PROBLEM TO WORK ON. Retrieve every line of the data holding the word "parameter".

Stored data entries
# # # #
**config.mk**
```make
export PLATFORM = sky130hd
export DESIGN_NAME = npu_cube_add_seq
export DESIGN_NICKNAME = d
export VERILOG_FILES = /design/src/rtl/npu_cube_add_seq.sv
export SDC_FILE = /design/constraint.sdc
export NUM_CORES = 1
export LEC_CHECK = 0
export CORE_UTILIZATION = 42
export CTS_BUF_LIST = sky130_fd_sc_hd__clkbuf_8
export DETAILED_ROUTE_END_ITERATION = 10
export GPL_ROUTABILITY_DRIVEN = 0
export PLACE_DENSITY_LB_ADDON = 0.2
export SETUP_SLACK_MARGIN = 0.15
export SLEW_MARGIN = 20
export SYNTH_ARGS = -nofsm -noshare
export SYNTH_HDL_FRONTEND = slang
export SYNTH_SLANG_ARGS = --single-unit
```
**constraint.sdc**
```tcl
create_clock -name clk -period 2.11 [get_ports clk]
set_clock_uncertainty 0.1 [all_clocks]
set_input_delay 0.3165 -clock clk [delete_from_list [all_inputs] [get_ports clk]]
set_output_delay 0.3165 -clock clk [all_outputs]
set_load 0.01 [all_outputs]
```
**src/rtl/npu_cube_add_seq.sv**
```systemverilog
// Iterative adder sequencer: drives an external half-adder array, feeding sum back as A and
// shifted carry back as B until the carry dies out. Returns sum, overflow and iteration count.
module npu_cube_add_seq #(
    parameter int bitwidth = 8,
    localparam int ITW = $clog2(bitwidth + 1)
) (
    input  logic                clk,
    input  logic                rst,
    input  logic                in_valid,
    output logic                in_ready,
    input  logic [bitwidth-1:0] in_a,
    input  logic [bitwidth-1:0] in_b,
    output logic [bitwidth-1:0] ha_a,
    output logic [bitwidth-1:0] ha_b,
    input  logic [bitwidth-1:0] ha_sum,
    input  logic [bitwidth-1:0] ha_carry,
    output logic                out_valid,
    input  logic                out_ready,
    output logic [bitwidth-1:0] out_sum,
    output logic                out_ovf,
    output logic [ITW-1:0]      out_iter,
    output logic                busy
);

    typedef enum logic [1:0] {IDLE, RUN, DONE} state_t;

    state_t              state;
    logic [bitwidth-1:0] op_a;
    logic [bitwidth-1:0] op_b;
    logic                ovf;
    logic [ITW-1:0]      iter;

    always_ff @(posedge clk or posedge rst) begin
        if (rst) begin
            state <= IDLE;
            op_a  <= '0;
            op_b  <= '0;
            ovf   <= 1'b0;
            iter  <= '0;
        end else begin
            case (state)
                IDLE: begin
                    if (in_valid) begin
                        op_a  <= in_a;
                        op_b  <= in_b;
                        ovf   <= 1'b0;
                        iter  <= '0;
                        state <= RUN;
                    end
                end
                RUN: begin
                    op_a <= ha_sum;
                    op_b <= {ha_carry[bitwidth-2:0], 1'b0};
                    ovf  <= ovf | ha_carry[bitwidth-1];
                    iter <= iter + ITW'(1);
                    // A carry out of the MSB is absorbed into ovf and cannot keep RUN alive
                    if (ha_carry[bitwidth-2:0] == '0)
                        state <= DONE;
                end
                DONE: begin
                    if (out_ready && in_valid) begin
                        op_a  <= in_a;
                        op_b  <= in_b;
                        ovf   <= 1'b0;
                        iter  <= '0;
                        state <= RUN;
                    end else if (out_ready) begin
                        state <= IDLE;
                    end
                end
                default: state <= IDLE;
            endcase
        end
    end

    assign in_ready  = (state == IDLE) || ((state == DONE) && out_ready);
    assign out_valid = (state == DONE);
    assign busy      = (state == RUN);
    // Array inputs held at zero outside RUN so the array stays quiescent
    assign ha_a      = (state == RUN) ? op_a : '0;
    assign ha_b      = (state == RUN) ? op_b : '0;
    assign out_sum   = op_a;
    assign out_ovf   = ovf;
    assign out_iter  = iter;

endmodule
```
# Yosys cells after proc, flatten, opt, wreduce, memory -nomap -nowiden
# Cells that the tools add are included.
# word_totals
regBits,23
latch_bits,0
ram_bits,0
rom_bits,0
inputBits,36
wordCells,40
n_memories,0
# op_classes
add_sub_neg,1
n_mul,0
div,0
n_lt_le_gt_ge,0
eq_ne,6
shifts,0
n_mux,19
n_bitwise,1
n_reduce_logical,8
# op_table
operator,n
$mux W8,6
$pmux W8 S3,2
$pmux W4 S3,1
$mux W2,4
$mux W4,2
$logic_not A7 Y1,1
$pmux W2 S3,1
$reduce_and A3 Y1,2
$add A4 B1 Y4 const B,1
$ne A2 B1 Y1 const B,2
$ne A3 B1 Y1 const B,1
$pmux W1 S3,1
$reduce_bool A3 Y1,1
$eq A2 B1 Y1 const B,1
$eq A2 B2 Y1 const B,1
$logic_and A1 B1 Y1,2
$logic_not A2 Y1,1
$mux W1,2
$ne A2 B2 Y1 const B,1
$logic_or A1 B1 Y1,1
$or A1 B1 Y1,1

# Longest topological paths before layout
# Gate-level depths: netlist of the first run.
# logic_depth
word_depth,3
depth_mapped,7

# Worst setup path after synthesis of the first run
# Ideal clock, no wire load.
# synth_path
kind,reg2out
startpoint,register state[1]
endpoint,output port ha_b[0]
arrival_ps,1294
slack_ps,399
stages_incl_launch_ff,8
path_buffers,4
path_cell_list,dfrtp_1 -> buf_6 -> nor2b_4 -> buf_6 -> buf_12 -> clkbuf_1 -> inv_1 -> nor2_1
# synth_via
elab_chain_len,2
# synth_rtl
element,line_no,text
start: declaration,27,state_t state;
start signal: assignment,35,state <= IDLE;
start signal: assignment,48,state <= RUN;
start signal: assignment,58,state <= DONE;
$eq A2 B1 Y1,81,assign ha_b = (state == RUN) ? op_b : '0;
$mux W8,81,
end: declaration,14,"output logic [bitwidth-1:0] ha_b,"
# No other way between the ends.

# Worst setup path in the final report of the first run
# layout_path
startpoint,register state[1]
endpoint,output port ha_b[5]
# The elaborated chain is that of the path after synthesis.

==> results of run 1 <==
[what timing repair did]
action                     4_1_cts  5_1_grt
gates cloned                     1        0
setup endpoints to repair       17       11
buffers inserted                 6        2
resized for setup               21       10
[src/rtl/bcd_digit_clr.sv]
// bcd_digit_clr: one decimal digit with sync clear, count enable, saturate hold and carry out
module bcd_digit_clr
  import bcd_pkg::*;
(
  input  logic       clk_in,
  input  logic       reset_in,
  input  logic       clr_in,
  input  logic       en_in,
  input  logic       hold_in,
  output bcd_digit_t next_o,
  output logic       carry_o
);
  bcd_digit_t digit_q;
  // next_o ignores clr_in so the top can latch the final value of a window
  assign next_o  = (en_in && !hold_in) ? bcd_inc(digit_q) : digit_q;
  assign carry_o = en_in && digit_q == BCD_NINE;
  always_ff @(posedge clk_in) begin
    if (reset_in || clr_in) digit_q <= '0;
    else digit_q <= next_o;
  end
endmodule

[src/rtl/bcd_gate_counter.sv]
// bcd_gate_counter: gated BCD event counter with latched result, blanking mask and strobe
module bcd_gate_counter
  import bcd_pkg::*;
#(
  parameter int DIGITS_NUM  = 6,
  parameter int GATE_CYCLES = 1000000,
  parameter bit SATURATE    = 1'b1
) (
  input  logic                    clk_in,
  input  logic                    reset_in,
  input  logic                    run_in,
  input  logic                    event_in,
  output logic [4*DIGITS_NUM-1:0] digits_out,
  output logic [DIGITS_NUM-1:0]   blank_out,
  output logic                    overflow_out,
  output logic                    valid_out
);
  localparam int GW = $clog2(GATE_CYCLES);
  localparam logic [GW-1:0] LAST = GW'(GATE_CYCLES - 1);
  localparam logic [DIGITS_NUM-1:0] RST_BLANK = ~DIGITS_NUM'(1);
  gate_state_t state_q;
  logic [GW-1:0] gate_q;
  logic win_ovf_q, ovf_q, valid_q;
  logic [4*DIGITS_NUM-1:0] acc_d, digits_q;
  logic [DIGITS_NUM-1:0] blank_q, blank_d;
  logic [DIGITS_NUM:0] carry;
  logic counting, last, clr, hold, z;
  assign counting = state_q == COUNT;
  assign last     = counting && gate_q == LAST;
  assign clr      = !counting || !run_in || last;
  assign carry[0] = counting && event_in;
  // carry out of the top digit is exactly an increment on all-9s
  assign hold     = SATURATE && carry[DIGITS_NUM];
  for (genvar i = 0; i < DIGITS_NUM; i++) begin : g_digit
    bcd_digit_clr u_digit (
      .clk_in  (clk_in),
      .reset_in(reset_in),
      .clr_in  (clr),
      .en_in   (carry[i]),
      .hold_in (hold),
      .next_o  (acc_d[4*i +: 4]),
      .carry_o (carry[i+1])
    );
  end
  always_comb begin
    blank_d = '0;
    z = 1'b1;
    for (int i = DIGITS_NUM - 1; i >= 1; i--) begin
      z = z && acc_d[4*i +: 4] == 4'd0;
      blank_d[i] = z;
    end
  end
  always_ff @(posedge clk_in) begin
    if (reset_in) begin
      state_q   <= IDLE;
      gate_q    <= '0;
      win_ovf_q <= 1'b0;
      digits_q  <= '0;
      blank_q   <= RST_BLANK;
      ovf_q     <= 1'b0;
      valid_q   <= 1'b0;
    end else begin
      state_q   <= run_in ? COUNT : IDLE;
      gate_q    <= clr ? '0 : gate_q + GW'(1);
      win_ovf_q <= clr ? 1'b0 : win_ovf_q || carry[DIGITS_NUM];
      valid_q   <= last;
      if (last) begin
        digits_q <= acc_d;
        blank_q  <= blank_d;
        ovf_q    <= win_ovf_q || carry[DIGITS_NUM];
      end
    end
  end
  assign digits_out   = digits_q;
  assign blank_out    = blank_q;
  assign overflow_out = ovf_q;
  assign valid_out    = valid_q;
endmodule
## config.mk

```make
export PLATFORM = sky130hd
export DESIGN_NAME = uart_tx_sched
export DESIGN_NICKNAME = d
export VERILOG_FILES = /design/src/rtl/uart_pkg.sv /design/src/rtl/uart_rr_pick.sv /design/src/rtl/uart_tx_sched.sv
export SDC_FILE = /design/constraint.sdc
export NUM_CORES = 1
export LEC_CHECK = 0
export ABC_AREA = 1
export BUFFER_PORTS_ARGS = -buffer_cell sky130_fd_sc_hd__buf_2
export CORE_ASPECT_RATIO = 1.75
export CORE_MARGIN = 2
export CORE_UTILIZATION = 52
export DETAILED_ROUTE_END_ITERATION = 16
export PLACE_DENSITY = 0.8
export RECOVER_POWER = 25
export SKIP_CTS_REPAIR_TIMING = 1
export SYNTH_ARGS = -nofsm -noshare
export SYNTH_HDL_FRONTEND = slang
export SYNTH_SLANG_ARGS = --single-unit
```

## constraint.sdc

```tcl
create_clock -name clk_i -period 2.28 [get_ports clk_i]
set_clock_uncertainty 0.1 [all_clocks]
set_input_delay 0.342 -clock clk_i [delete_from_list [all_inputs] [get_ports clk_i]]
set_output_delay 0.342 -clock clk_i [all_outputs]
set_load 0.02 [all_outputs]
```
# # # #
ANSWER TO THE EXERCISE.
    parameter int bitwidth = 8,
  parameter int DIGITS_NUM  = 6,
  parameter int GATE_CYCLES = 1000000,
  parameter bit SATURATE    = 1'b1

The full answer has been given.